Libraries for Distributed Computing
-----------------------------------

* **CUDA**

  NVIDIA’s GPU-computing platform and runtime for C, C++, and Python kernels.

* **gRPC**

  High-performance RPC framework using HTTP/2 and Protocol Buffers for language-agnostic services.

* **Kubernetes**

  Cluster-orchestration system for scheduling and managing containerized applications.

  * **helm**

    Package manager that deploys and upgrades Kubernetes applications via declarative charts.

  * **pod**

    Smallest deployable Kubernetes object, grouping one or more tightly coupled containers.

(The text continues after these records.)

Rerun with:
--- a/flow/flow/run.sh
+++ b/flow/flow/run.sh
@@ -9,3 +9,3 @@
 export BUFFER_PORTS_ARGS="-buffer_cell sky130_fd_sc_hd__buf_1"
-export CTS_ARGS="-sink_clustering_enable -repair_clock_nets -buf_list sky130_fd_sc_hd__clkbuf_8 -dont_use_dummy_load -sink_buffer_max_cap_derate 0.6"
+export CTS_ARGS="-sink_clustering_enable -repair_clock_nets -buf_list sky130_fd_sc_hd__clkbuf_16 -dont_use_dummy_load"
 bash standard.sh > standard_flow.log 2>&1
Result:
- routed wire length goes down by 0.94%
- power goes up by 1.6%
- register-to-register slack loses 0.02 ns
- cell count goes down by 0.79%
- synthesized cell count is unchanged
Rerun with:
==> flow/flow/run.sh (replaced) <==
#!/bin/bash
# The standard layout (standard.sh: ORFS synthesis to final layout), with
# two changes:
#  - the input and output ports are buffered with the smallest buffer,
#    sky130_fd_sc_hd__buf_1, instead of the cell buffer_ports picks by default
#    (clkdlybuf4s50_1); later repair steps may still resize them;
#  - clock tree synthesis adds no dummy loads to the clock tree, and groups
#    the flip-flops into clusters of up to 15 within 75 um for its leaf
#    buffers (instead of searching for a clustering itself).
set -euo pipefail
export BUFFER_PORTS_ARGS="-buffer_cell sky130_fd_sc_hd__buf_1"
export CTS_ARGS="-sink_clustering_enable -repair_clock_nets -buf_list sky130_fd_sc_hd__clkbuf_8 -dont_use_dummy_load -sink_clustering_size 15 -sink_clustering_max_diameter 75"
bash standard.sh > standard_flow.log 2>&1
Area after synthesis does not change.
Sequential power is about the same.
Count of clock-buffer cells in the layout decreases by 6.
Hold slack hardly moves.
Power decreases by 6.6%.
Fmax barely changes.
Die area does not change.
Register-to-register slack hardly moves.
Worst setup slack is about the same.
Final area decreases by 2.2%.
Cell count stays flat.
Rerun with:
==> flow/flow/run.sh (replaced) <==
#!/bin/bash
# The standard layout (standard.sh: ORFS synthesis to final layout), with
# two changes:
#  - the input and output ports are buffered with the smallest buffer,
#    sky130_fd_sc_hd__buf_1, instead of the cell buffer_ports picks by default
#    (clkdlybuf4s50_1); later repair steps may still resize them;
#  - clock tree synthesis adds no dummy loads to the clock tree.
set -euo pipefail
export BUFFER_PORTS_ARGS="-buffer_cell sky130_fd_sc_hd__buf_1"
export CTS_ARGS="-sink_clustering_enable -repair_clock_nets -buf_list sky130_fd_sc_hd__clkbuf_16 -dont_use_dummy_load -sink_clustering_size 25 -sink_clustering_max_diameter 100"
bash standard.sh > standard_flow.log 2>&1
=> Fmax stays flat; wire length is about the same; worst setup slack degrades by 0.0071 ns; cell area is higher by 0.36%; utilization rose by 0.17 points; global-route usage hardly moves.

* **MPI (Message Passing Interface)**

  Family of libraries implementing the Message Passing Interface standard for distributed communication.
  Used for point-to-point and collective operations in distributed applications.

  * **MPI**

    The MPI specification defining point-to-point and collective semantics for parallel programs.

  * **OpenMPI**

    Popular open-source, production-grade implementation of the MPI standard.

* **NCCL**
  
  NVIDIA Collective Communications Library optimized for intra- and inter-node GPU collectives.

* **OpenMP**
  
  Compiler-directive API for shared-memory parallelism on multicore CPUs.

* **RCCL**
  
  AMD’s Radeon Collective Communications Library, drop-in compatible with NCCL for AMD GPUs.

* **ROCm**

  AMD’s open-source GPU-computing stack analogous to CUDA.

* **Singularity**
  
  Container runtime tailored to HPC that runs unprivileged, reproducible images (similar to Docker).

* **SLURM**
  
  Open-source workload manager that queues jobs and allocates nodes on HPC systems.


Libraries for ML
----------------

* **DDP**

  PyTorch’s DistributedDataParallel wrapper enabling synchronous data-parallel training across ranks.

* **DeepSpeed**

  Microsoft library that extends PyTorch with memory-efficient optimizers, ZeRO sharding, and kernel fusions.

  * **shard**

    A slice of parameters or optimizer states stored on a specific rank in ZeRO.

  * **ZeRO**

    Optimization algorithm that partitions optimizer states, gradients, and parameters to fit massive models.

* **Horovod**

  Framework providing MPI/NCCL-backed data-parallel training APIs across major DL frameworks.

* **Ray**

  Distributed execution framework offering HPO and task, actor, and object store abstractions for Python.

  * **placement group**

    Ray construct for requesting a set of resources that are grouped or located together on the same machine or nearby.

  * **KubeRay**

    Kubernetes operator that provisions and manages Ray clusters as native resources.

  * **Ray Tune**

    Ray’s HPO library that supports distributed trials and advanced search and HPO-scheduling algorithms.